EU must be fair during EPAs negotiations

Flowers in a greenhouse at Preesman, a flower breeding farm at Njoro, Nakuru County. The East African Community (EAC) has requested an urgent meeting with the European Union (EU) to finalise outstanding issues in trade negotiations. PHOTO | SULEIMAN MBATIAH | NATION MEDIA GROUP

What you need to know:

  • Basically, the EU wants to restrict the EAC from imposing duty and tax on its exports.
  • The EAC has further offered a balanced deal on domestic support and export support to agricultural products in the EU.

Recently, I led the East African Community-European Union delegation to a meeting in Kigali, Rwanda, that had been convened to resolve three outstanding issues on Economic Partnership Agreements (EPAs).

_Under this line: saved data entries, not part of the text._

Context: an optimization exercise on an open-source flow, tuned for small area. The choices shown serve that exercise and are no tape-out recipe. The RTL was checked by simulation tests, not by an equivalence proof against the original design. Power and IR drop assume default switching activity.

## kr_block
module kr_block (
    input  wire        clk,
    input  wire        rst_n,
    output wire [6:0]  row_n,
    input  wire [7:0]  col_n,
    input  wire        hs_valid,
    input  wire [31:0] hs_data,
    output wire [23:0] scan_status,
    output wire        svc_req,
    input  wire        svc_done,
    output wire        tx_req,
    output wire [7:0]  tx_p0,
    output wire [7:0]  tx_p1,
    output wire [7:0]  tx_p2,
    output wire [7:0]  tx_p3,
    input  wire        tx_done,
    input  wire        tx_ok,
    output wire        diag_valid,
    output wire [1:0]  diag_code,
    output wire [7:0]  diag_byte,
    output wire [23:0] tx_status
);
    wire       push, pop, popped, wfull, rempty;
    wire [5:0] push_pos, head, last;
    wire [7:0] wlevel, rlevel;
    wire       s_hs_done, s_halted;
    wire [1:0] s_fatal;
    wire [2:0] s_row;
    wire [7:0] s_lost;
    wire       t_halted, t_fatal, t_in_flight;
    wire [7:0] t_bad;
    kr_scanner u_scanner (
        .clk       (clk),
        .rst_n     (rst_n),
        .col_n     (col_n),
        .hs_valid  (hs_valid),
        .hs_data   (hs_data),
        .wfull     (wfull),
        .row_n     (row_n),
        .push      (push),
        .push_pos  (push_pos),
        .hs_done   (s_hs_done),
        .halted    (s_halted),
        .fatal     (s_fatal),
        .row_idx   (s_row),
        .lost_byte (s_lost)
    );
    kr_queue u_queue (
        .clk       (clk),
        .rst_n     (rst_n),
        .push      (push),
        .push_pos  (push_pos),
        .wfull     (wfull),
        .wlevel    (wlevel),
        .pop       (pop),
        .popped    (popped),
        .rempty    (rempty),
        .rlevel    (rlevel),
        .head      (head),
        .last      (last)
    );
    kr_transmitter u_tx (
        .clk          (clk),
        .rst_n        (rst_n),
        .svc_req      (svc_req),
        .svc_done     (svc_done),
        .tx_req       (tx_req),
        .tx_p0        (tx_p0),
        .tx_p1        (tx_p1),
        .tx_p2        (tx_p2),
        .tx_p3        (tx_p3),
        .tx_done      (tx_done),
        .tx_ok        (tx_ok),
        .diag_valid   (diag_valid),
        .diag_code    (diag_code),
        .diag_byte    (diag_byte),
        .rempty       (rempty),
        .head         (head),
  ...
clock: 25.0 ns
lec_check: 0
abc_area: 1
cap_margin: 0
core_margin: 2
core_utilization: 75
cts_buf_list: sky130_fd_sc_hd__clkbuf_8
cts_cluster_diameter: 80
cts_cluster_size: 16
slew_margin: 0
standard.sh (not shown) runs the stock make flow with config.mk's settings and CLKGATE_MAP_FILE= SYNTH_SCRIPT=/design/flow/synth_recipe.tcl, a recipe that flattens the netlist after the stock synthesis.
==> flow/flow/run.sh <==
#!/bin/bash
# The standard layout, with the port buffers made of the smallest
# buffer cell instead of the one the resizer picks by default.
set -euo pipefail
export BUFFER_PORTS_ARGS="-buffer_cell sky130_fd_sc_hd__buf_1"
bash standard.sh > standard.log 2>&1
Next try:
==> flow/run.sh (new file) <==
#!/bin/bash
# synth_recipe.tcl (not shown) runs the flow's synth.tcl, then flattens the netlist and writes it again
# the make line also repeats each setting of config.mk as NAME=value (left out here)
make -C /OpenROAD-flow-scripts/flow DESIGN_CONFIG=/design/flow/config.mk WORK_HOME=/design/flow/orfs CLKGATE_MAP_FILE= SYNTH_SCRIPT=/design/flow/synth_recipe.tcl finish
- CAP_MARGIN: 0 -> 20
- CORE_UTILIZATION: 75 -> 65
- CTS_BUF_LIST: sky130_fd_sc_hd__clkbuf_8 -> sky130_fd_sc_hd__clkbuf_16
- CTS_CLUSTER_DIAMETER: 80 -> 60
- CTS_CLUSTER_SIZE: 16 -> 30
- SLEW_MARGIN: 0 -> 20
removed: flow/flow/run.sh
removed: flow/standard.sh
Outcome:
- The new run ran to the end with no violations
- utilization fell by 7.1 points
- count of clock-buffer cells in the layout came out lower by 24
- register-to-register slack is better by 0.39 ns
- cell area rises by about 4.5%
- wire length fell by 0.73%
- setup slack loses 0.40 ns
Next try:
- CTS_BUF_LIST: sky130_fd_sc_hd__clkbuf_16 -> sky130_fd_sc_hd__clkbuf_8
- CTS_CLUSTER_DIAMETER: 60 -> 80
- CTS_CLUSTER_SIZE: 30 -> 16
What happened: Design area drops slightly; sequential power stays flat; global-route usage climbs by 0.15 points; power drops by a few percent; wire length drops slightly; synthesized area stays the same; worst setup slack loses 0.0094 ns; final cell count climbs slightly; clock power drops by about a fifth; via count barely changes.

========
## trial 24
Another version of the RTL of kr_block (not shown whole).
For scale: about 2900 cells after synthesis, ~970 flip-flops, ~150 I/O pins, about 30000 µm² of cells after synthesis.
// kr_block
module kr_block (
    input  wire        clk,
    input  wire        rst_n,
    output wire [6:0]  row_n,
    input  wire [7:0]  col_n,
    input  wire        hs_valid,
    input  wire [31:0] hs_data,
    output wire [23:0] scan_status,
    output wire        svc_req,
    input  wire        svc_done,
    output wire        tx_req,
    output wire [7:0]  tx_p0,
    output wire [7:0]  tx_p1,
    output wire [7:0]  tx_p2,
    output wire [7:0]  tx_p3,
    input  wire        tx_done,
    input  wire        tx_ok,
    output wire        diag_valid,
    output wire [1:0]  diag_code,
    output wire [7:0]  diag_byte,
    output wire [23:0] tx_status
);
    wire       push, pop, popped, wfull, rempty;
    wire [5:0] push_pos, head, last;
    wire [7:0] wlevel, rlevel;
    wire       s_hs_done, s_halted;
    wire [1:0] s_fatal;
    wire [2:0] s_row;
    wire [7:0] s_lost;
    wire       t_halted, t_fatal, t_in_flight;
    wire [7:0] t_bad;
    kr_scanner u_scanner (
        .clk       (clk),
        .rst_n     (rst_n),
        .col_n     (col_n),
  ...
export LEC_CHECK = 0
export ABC_AREA = 1
export CAP_MARGIN = 20
export CORE_MARGIN = 2
export CORE_UTILIZATION = 65
export CTS_BUF_LIST = sky130_fd_sc_hd__clkbuf_8
export CTS_CLUSTER_DIAMETER = 50
export CTS_CLUSTER_SIZE = 18
export SLEW_MARGIN = 20
create_clock -name core_clock -period 25.0 [get_ports {clk}]
==> flow/flow/run.sh <==
#!/bin/bash
# The standard layout, with the port buffers made of the smallest
# buffer cell instead of the one the resizer picks by default.
set -euo pipefail
export BUFFER_PORTS_ARGS="-buffer_cell sky130_fd_sc_hd__buf_1"
bash standard.sh > standard.log 2>&1
Trial 24: full flow OK, the timing, DRC and antenna checks passed
Edits applied to the flow inputs when going from trial 24 to build 58:
- changing CTS_CLUSTER_SIZE from 18 to 16
- changing CTS_CLUSTER_DIAMETER from 50 to 80
==> comparison <==
Trial 24 and build 58 ended up with nearly the same final net count. Trial 24 and build 58 ended up with nearly the same wire length of the first global-routing pass. Cmp trial 24 and build 58 / clock-pin slew of the registers on the worst-case setup and hold paths / higher: trial 24. Post-detailed-routing wire length, build 58 vs trial 24: down slightly. Relative to trial 24, setup slack has decreased by 0.0096 ns in build 58. The sequential share of layout area of build 58 exceeds that of trial 24 by 0.46 points. Compared to trial 24, build 58 has core utilization 0.49 points lower.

For some time now, the EAC-EU have been negotiating on how to engage in trade, and before Kigali, eight issues out of 11 had been resolved. The three outstanding issues include tax and duties on exports; export subsidies provided to farmers in the EU; and non-trade provisions in the Cotonou Partnership Agreement.

Although the meeting did not agree on these issues, we made a lot of progress. What remains now is to agree on a few points of concern, basically to do with the phrasing of some sentences.

The issues have now been escalated to the ministerial level. It is our hope that agreement shall be achieved quickly at this level and the parties will just initial the agreement and beat the October 1 deadline.

Basically, the EU wants to restrict the EAC from imposing duty and tax on its exports. This is a vital policy instrument used by all the World Trade Organisation countries for purposes of value addition to products, industrial development, development of infant industries, food security, environmental protection, currency stabilisation, and revenue collection.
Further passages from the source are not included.